Irrotationality occurs when the curl of the vector field is zero: $$\nabla \times F=0$$. It means that the field does not spin locally (in fluid dynamics terms, there is no vorticity). An equivalent property is that the field is conservative, so that the line integral from one point to another is independent of the choice of path connecting the two points (in fact, one has to assume the simple connectedness of $$U$$ for the equivalence). A conservative field is the gradient of a scalar field: there exists a scalar field $$u : U \longrightarrow \mathbb R$$ such that $$F = \nabla u$$. The gravitational force and the electrostatic force are examples of conservative forces. The gravitational vector field is the gradient of the gravitational potential field, and similarly for the electrostatic field.

Finally, isotropy means uniformity in spatial directions, that is, we assume that the vector field $$F$$ is rotational invariant. For example, the gravitational or electrostatic field generated by a perfectly spherical source is rotational invariant.

Under the two last hypotheses, we can write $$F=\nabla u(r)$$ where $$r$$ is the distance to the origin: $$r^2 = \sum x_i^2$$. The vector field $$F$$ is the gradient of a scalar field $$u$$ that depends only on $$r$$ since it is isotropic. The first hypothesis, $$\nabla \cdot F=0$$ (outside field sources), implies that $$\nabla \cdot \nabla u=0$$, that is, $$\Delta u=0$$ where $$\Delta=\sum \frac{\partial^2}{\partial x_i^2}$$ is the Laplacian.

The equation $$\Delta u=0$$ is a partial differential equation (PDE) called the Laplace equation. A function with a null Laplacian is called an harmonic function, so we're looking for an harmonic function $$u(r)$$.

2. Experimental observations

It is known since Newton and Coulomb that the laws of gravitation and electrostatics follow inverse-square laws, where the strength of interaction forces is proportional to the inverse square of the distance. This observation has been validated by a number of experiments during the last centuries.
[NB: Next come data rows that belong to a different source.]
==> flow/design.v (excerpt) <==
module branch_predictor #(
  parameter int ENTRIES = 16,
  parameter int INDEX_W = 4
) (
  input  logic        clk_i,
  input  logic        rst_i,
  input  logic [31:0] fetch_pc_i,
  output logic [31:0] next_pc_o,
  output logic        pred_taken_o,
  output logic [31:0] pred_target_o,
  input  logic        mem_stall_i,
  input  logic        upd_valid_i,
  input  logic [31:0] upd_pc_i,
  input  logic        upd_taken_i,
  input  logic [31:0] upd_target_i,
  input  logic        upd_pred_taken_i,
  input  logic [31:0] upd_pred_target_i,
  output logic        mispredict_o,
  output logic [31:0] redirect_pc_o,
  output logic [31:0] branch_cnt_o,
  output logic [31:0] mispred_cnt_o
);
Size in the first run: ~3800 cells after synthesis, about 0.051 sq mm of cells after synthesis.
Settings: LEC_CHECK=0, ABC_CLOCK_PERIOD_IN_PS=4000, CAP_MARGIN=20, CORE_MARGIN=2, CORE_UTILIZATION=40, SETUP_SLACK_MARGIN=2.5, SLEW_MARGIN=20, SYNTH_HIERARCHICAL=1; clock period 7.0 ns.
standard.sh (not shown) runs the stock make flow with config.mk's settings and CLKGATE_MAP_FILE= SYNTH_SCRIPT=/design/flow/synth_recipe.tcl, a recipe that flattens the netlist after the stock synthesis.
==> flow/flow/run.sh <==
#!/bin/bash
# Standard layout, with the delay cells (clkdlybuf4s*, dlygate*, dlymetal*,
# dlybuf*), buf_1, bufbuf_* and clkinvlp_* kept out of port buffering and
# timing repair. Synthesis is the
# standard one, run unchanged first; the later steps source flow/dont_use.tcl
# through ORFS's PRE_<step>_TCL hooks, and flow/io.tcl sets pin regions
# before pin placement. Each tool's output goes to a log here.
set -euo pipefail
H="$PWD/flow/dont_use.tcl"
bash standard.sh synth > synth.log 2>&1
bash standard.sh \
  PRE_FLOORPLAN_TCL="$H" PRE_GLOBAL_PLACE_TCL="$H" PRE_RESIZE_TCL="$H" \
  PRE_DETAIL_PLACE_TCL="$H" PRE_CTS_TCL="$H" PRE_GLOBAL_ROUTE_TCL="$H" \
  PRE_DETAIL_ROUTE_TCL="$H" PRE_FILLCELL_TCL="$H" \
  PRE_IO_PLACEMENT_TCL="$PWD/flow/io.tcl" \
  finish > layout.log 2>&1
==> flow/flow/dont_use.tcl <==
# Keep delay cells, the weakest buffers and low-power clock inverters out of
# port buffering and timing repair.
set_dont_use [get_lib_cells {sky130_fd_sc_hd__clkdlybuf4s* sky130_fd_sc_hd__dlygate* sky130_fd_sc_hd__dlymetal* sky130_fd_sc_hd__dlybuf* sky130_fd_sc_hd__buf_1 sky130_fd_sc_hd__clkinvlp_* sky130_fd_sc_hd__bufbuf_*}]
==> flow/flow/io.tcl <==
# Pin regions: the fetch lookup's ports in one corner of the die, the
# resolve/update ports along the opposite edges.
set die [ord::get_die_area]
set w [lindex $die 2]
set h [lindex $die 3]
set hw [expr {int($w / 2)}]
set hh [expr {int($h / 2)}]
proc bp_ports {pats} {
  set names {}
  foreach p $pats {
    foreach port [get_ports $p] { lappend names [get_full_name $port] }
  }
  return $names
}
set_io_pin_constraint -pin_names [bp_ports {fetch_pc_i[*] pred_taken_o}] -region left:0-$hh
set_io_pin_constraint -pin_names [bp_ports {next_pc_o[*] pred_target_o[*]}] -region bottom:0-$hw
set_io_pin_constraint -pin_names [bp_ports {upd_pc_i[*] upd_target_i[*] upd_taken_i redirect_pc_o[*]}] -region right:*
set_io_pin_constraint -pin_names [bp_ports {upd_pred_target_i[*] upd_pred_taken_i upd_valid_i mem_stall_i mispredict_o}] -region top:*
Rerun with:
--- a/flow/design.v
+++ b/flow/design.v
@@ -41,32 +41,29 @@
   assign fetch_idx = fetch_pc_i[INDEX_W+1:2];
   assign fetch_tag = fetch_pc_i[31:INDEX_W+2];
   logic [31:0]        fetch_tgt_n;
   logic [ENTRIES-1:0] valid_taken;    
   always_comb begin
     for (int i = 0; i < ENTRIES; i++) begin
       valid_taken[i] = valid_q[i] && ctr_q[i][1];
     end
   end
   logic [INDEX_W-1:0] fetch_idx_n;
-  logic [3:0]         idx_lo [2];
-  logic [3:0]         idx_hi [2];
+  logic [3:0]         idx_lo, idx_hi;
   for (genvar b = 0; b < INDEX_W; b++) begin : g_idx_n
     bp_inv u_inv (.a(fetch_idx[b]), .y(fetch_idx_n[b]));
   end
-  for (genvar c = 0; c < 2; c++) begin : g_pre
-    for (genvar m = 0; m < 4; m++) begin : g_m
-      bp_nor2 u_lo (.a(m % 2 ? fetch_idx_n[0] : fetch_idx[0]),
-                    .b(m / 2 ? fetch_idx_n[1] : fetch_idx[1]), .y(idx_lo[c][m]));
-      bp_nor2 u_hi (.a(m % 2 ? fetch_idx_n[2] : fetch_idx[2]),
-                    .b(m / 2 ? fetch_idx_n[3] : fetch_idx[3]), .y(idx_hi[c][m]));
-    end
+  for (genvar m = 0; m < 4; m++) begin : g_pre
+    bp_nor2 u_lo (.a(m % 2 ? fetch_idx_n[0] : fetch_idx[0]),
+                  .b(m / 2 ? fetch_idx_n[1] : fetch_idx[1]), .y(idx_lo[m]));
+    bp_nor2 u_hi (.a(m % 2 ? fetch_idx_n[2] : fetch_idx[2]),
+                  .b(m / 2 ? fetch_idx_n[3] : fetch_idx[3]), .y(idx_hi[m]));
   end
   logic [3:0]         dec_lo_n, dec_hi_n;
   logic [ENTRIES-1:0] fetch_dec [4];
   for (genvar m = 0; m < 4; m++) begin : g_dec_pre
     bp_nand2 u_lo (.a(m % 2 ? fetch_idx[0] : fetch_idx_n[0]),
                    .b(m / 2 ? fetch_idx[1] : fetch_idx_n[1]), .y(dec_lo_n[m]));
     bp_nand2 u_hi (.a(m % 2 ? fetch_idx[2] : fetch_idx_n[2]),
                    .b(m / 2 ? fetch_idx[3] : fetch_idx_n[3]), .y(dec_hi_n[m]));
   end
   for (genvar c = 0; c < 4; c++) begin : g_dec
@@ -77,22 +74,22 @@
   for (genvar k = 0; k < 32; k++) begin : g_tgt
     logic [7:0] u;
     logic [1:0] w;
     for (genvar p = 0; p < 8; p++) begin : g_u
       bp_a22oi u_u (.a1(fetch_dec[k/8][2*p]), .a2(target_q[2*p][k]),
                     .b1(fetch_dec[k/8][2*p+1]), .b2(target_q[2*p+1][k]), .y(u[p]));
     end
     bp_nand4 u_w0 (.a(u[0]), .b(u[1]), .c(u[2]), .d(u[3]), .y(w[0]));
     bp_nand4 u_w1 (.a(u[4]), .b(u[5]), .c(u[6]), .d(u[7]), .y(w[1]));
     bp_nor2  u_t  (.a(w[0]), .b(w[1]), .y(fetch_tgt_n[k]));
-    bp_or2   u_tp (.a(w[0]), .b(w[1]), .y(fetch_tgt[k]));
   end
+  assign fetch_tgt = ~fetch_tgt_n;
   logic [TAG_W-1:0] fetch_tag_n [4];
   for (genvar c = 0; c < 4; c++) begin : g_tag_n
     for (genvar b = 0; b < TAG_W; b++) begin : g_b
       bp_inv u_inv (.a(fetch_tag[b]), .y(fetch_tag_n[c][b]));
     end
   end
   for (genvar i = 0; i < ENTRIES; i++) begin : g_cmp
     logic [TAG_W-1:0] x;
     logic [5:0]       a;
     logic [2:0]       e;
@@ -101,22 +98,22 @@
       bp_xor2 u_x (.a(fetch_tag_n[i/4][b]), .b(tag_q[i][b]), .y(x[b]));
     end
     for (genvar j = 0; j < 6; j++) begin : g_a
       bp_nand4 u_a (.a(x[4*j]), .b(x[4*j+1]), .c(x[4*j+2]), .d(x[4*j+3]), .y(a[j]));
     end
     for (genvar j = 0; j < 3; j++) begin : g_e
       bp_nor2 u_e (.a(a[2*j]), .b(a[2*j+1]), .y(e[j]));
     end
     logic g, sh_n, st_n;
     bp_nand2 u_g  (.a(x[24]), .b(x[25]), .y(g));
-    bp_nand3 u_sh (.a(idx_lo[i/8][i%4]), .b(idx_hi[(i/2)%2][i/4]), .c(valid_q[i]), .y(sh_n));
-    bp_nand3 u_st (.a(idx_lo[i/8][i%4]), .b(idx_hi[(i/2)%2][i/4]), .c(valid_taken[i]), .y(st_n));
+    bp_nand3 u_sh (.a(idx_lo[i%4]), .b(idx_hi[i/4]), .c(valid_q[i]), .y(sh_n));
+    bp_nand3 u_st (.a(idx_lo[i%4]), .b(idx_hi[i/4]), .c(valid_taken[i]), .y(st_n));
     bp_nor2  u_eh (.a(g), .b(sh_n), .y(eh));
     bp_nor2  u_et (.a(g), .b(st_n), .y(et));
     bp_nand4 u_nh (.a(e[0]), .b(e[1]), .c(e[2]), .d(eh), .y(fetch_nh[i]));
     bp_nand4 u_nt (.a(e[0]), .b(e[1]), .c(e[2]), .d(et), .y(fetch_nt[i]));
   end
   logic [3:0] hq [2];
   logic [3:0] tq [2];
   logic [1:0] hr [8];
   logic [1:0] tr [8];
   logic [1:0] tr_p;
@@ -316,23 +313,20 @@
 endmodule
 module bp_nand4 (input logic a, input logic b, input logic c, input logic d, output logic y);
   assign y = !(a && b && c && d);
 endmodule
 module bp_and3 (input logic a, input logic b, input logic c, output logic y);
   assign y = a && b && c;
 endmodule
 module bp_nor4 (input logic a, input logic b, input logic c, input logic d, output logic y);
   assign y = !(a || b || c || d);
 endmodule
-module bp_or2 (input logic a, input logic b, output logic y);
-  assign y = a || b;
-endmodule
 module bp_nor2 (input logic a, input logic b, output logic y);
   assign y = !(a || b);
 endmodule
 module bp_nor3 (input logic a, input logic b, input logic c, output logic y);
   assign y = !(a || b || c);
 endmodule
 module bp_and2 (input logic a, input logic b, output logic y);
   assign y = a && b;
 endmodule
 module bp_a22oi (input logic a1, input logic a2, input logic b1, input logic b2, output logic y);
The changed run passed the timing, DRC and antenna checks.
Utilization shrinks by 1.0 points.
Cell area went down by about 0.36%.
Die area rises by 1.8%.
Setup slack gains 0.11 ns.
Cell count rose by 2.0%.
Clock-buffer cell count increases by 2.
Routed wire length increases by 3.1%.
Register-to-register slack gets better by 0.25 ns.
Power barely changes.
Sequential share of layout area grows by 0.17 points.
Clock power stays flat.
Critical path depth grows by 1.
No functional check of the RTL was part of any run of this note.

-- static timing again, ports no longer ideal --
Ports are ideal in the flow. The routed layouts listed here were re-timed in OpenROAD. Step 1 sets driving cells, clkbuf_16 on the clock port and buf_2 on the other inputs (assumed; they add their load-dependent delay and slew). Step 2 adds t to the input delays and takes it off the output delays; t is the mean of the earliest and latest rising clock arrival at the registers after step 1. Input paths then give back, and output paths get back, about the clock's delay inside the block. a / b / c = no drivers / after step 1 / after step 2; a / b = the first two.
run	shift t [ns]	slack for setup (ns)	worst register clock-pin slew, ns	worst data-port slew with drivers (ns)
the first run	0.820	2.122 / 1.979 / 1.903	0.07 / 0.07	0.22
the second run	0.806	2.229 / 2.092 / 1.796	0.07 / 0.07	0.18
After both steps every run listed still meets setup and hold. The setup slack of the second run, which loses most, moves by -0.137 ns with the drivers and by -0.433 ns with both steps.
This design comes from an exercise in tuning for small area and a short achievable clock period on the open sky130 flow, not from production work.
Only simulation tests tie the RTL to the original design; equivalence was not proved.
No activity file was given, so power comes from the tool's default toggle rates.

==> flow/design.v (excerpt) <==
module mul_issue_ctrl
#(
   parameter int MUL_LAT = m_extension::MUL_LAT_DEFAULT
) (
   input  logic        clk,
   input  logic        rst,
   input  logic        req_valid,
   output logic        req_ready,
   input  logic [31:0] req_rs1,
   input  logic [31:0] req_rs2,
   input  m_extension::m_funct3     req_funct3,
   input  logic        flush,
   output logic        resp_valid,
   output logic [31:0] resp_data,
   input  logic        resp_ready,
   output logic [15:0] hit_count
);
   logic        idle_r;
   logic        resp_r;
   logic [4:0]  step_r;
   logic        load_r;        
   logic [31:0] op_a_r;
   logic        op_as_r;       
   logic [31:0] op_b_r;
   logic        op_bs_r;       
   logic [2:0]  op_f_r;
   logic [32:0] acc_r;
   logic [3:0]  cy_r;          
   logic [31:0] last_rs1_r;
   logic [31:0] last_rs2_r;
   logic [2:0]  last_f_r;
   logic [31:0] last_result_r;
   logic [2:0]  last_cy_r;     
  ...
Size in the first run: about 1500 cells after synthesis, about 250 flip-flops.
==> flow/config.mk <==
export PLATFORM = sky130hd
export DESIGN_NAME = mul_issue_ctrl
export DESIGN_NICKNAME = mul_issue_ctrl
export VERILOG_FILES = /design/flow/design.v
export SDC_FILE = /design/flow/constraint.sdc
export NUM_CORES = 4
export LEC_CHECK = 0
export CAP_MARGIN = 20
export CORE_MARGIN = 2
export CORE_UTILIZATION = 40
export SLEW_MARGIN = 20
==> flow/constraint.sdc <==
create_clock -name core_clock -period 10.0 [get_ports {clk}]
set_input_delay 2.0000 -clock core_clock [delete_from_list [all_inputs] [get_ports {clk}]]
set_output_delay 2.0000 -clock core_clock [all_outputs]
set_load 0.01 [all_outputs]
standard.sh (not shown) runs the stock make flow with config.mk's settings and CLKGATE_MAP_FILE= SYNTH_SCRIPT=/design/flow/synth_recipe.tcl, a recipe that flattens the netlist after the stock synthesis.
==> flow/flow/run.sh <==
#!/bin/bash
# Own flow: the standard layout (standard.sh: the standard synthesis, then
# ORFS floorplan, placement, CTS and routing) with plain buf_1 port buffers in
# place of clkdlybuf4s50_1, larger clock-sink clusters without dummy loads,
# and a tighter setup repair target. Every tool's own log is under orfs/logs/;
# make's output goes to standard.log.
set -euo pipefail
bash standard.sh \
  "BUFFER_PORTS_ARGS=-buffer_cell sky130_fd_sc_hd__buf_1" \
  "CTS_ARGS=-sink_clustering_enable -repair_clock_nets -sink_clustering_size 20 -sink_clustering_max_diameter 100 -dont_use_dummy_load" \
  "SETUP_SLACK_MARGIN=5.45" \
  finish > standard.log 2>&1
The baseline produced a clean layout.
The same inverse-square law is observed for light, sound and radiation phenomena.

We will now show that if a vector field satisfying the three preceding properties (like the gravitation law) verifies the inverse-square law, then it implies necessarily that $$N=3$$, i.e. the world has three dimensions.

3. Proof

The proof is straightforward once one knows the following expression for the Laplacian in N dimensions and in spherical coordinates:

$$\Delta u(r) = \frac{1}{r^{N-1}} \times \frac{\partial}{\partial r} \left( r^{n-1} \frac{\partial u}{\partial r} \right) + \frac{1}{r^2} \times \Delta_{S^{N-1}} u$$

where $$\Delta_{S^{N-1}}$$ is the Laplace-Beltrami operator on the (N-1)-hypersphere (an (N-1)-dimensional Riemannian manifold), also called spherical Laplacian.

Since $$u$$ is isotropic and depends only on $$r$$, it is constant on hyperspheres (defined by $$r=\textrm{constant}$$), so that the restriction of $$u$$ on $$S^{N-1}$$ is constant, its gradient is null, and $$\Delta_{S^{N-1}} u=0$$. Therefore:

$$\frac{1}{r^{N-1}} \times \frac{\partial}{\partial r} \left( r^{n-1} \frac{\partial u}{\partial r} \right) = 0$$

hence:

$$\left( r^{n-1} \frac{\partial u}{\partial r} \right) = \textrm{constant}$$

and finally we find that:

$$u(r) = \frac{C}{r^{N-2}}.$$

We omit the integration constant since a potential field is defined up to an additive constant. Hence, the intensity of the vector field $$\nabla u$$ is proportional to $$1/r^{N-1}$$. For an inverse-square law, it means that $$N-1=2$$ so that $$N=3$$.

Finally, we should add that some modern theories, like string theory, assume a higher number of spatial dimensions, where the extra dimensions are of a much smaller scale, such that, at common scales, the three dimensions of space are still a reasonable approximation.